Unilateral Horner's Syndrome and Upper Extremity Paralysis following Lumbar Epidural Block in a Obstetric Patient

  • 장연 (가톨릭대학교 의과대학 마취과학교실) ;
  • 조은정 (가톨릭대학교 의과대학 마취과학교실) ;
  • 김정태 (가톨릭대학교 의과대학 마취과학교실) ;
  • 박수석 (가톨릭대학교 의과대학 마취과학교실) ;
  • 이재희 (가톨릭대학교 의과대학 방사선과학교실)
  • Jang, Yeon (Department of Anesthesiology, Catholic University Collage of Medicine) ;
  • Cho, Eun-Chung (Department of Anesthesiology, Catholic University Collage of Medicine) ;
  • Kim, Jung-Tae (Department of Anesthesiology, Catholic University Collage of Medicine) ;
  • Park, Soo-Seog (Department of Anesthesiology, Catholic University Collage of Medicine) ;
  • Lee, Jae-Hee (Department of Radiology, Catholic University Collage of Medicine)
  • 발행 : 1997.11.22

초록

Horner's syndrome is a well-recognized complication of regional analgesia of neck and shoulder region, and not often a complication of lumbar or low thoracic epidural block.

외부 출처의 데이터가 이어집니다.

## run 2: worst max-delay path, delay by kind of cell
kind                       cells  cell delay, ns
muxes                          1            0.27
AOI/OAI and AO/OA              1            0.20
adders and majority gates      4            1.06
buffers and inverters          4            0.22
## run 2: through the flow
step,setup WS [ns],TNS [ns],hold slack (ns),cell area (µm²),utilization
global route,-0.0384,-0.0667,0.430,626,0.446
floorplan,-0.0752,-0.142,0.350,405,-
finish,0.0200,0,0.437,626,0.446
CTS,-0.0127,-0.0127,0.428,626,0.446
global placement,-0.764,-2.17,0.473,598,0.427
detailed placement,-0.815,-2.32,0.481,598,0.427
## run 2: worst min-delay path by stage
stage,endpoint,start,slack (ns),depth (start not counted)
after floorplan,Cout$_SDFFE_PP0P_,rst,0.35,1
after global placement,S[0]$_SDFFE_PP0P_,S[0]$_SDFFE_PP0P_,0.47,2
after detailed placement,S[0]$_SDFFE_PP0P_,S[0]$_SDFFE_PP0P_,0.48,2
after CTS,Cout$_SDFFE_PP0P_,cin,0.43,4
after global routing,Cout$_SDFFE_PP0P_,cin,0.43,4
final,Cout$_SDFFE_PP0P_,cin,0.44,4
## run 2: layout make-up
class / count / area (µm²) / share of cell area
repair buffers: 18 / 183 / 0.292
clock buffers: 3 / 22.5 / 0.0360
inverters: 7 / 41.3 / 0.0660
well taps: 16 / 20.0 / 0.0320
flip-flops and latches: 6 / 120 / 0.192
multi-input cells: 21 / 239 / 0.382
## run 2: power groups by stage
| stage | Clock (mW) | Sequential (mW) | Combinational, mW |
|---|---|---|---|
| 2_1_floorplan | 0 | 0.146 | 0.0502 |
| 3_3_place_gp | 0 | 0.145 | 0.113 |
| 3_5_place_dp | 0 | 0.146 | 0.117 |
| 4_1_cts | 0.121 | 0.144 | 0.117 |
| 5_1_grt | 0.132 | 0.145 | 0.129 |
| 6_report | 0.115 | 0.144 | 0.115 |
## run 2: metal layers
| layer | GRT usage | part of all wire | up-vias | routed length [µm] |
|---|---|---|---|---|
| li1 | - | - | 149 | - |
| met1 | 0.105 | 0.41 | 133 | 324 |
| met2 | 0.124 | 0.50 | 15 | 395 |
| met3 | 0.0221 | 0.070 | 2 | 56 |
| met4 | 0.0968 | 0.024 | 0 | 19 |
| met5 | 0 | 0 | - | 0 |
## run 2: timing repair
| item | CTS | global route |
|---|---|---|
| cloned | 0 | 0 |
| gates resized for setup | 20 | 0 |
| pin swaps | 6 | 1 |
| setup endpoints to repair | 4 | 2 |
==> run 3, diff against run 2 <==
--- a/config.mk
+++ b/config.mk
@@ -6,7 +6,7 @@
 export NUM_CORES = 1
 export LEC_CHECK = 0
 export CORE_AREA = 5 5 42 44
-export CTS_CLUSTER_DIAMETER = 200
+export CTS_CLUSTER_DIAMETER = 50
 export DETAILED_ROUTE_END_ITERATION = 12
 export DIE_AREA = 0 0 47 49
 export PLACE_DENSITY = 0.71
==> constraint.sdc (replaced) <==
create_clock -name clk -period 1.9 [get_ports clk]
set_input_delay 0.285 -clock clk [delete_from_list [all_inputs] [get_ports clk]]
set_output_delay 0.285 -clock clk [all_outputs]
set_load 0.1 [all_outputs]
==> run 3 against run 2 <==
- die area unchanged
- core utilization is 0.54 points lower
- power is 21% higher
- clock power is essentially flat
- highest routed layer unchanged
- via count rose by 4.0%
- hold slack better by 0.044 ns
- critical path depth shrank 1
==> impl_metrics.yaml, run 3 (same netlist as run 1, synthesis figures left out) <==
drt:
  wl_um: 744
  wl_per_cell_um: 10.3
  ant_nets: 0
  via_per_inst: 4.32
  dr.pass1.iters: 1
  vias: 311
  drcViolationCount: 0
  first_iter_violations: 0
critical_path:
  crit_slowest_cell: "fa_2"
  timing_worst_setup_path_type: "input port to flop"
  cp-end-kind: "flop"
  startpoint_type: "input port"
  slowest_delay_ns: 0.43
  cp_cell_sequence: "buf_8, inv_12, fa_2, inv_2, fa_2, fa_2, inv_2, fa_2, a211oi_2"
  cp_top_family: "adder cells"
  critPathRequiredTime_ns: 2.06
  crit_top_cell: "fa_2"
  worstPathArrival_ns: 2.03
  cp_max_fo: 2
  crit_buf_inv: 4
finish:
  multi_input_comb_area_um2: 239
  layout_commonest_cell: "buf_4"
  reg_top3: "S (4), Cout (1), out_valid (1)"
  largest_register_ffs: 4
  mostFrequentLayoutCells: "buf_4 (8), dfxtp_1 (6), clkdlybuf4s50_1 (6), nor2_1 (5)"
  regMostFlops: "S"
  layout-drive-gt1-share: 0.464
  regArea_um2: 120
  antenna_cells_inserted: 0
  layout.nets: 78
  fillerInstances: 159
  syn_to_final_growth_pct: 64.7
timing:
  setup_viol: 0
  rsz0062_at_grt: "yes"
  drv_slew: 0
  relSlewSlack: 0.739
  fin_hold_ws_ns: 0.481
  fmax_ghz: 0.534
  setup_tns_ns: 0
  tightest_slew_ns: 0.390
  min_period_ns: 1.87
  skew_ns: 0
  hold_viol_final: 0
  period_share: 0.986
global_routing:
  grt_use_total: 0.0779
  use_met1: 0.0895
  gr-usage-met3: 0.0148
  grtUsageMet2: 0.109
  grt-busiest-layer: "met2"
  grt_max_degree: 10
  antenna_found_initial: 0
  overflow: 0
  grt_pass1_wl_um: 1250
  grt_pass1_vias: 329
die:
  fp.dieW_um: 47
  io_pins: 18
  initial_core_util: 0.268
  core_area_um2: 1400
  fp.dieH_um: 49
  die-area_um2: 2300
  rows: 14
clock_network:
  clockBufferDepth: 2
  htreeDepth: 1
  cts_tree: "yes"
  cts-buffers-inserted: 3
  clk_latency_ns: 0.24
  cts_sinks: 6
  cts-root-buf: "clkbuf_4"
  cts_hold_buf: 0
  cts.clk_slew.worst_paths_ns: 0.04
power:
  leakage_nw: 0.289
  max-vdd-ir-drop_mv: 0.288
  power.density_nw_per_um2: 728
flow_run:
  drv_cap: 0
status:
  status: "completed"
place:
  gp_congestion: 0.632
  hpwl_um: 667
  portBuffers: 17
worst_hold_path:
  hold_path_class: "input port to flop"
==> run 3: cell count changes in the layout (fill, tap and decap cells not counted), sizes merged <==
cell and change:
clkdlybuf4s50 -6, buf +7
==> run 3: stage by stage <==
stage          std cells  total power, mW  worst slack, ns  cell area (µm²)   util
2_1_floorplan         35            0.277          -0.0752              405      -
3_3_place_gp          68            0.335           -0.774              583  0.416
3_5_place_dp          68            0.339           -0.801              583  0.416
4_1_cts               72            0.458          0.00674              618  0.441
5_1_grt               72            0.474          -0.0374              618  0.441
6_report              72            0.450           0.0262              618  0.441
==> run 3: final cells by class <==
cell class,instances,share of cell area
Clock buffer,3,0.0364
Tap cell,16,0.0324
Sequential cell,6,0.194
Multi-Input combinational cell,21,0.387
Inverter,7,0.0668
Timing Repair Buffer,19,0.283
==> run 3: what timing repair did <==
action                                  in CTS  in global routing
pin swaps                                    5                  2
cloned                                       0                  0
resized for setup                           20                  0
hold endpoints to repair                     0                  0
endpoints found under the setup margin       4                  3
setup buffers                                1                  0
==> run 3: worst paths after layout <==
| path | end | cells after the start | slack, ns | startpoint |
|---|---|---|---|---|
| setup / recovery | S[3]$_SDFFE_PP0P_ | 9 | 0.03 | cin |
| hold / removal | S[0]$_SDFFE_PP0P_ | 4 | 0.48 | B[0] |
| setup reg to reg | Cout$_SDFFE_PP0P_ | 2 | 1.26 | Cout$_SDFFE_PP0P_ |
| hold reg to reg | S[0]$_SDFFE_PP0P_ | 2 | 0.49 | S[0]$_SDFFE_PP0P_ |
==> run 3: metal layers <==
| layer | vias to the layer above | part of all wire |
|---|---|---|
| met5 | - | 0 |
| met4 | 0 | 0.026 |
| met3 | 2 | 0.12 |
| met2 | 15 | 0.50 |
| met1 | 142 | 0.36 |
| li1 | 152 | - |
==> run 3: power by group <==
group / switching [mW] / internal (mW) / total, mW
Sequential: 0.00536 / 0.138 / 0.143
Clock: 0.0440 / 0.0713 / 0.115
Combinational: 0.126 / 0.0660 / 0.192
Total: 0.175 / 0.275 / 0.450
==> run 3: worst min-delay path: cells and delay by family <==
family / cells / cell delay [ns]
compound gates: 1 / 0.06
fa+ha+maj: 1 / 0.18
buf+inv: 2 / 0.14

Recently we experienced right Horner's syndrome accompanying paralysis of right upper extremity following lumbar epidural block in for an obstetric patient. Epidurography and MRI was performed to clarify the cause of unilateral high epidural block and cervical sympathetic block. Radiologic study demonstrated a loop formation of the epidural catheter and tip of catheter was located in right anterior epidural spaced(L1-2). The initial epidurogram revealed unilateral spreading of dye in the cervical region in right epidural space. A second epidurogram, 10 minutes following, showed dye filling in left epidural space, however spread of dye in left side was limited to lumbar and low thoracic region. We concluded the most probable cause of this unilateral high epidural block was due to misplacement of the catheter into the anterior epidural space.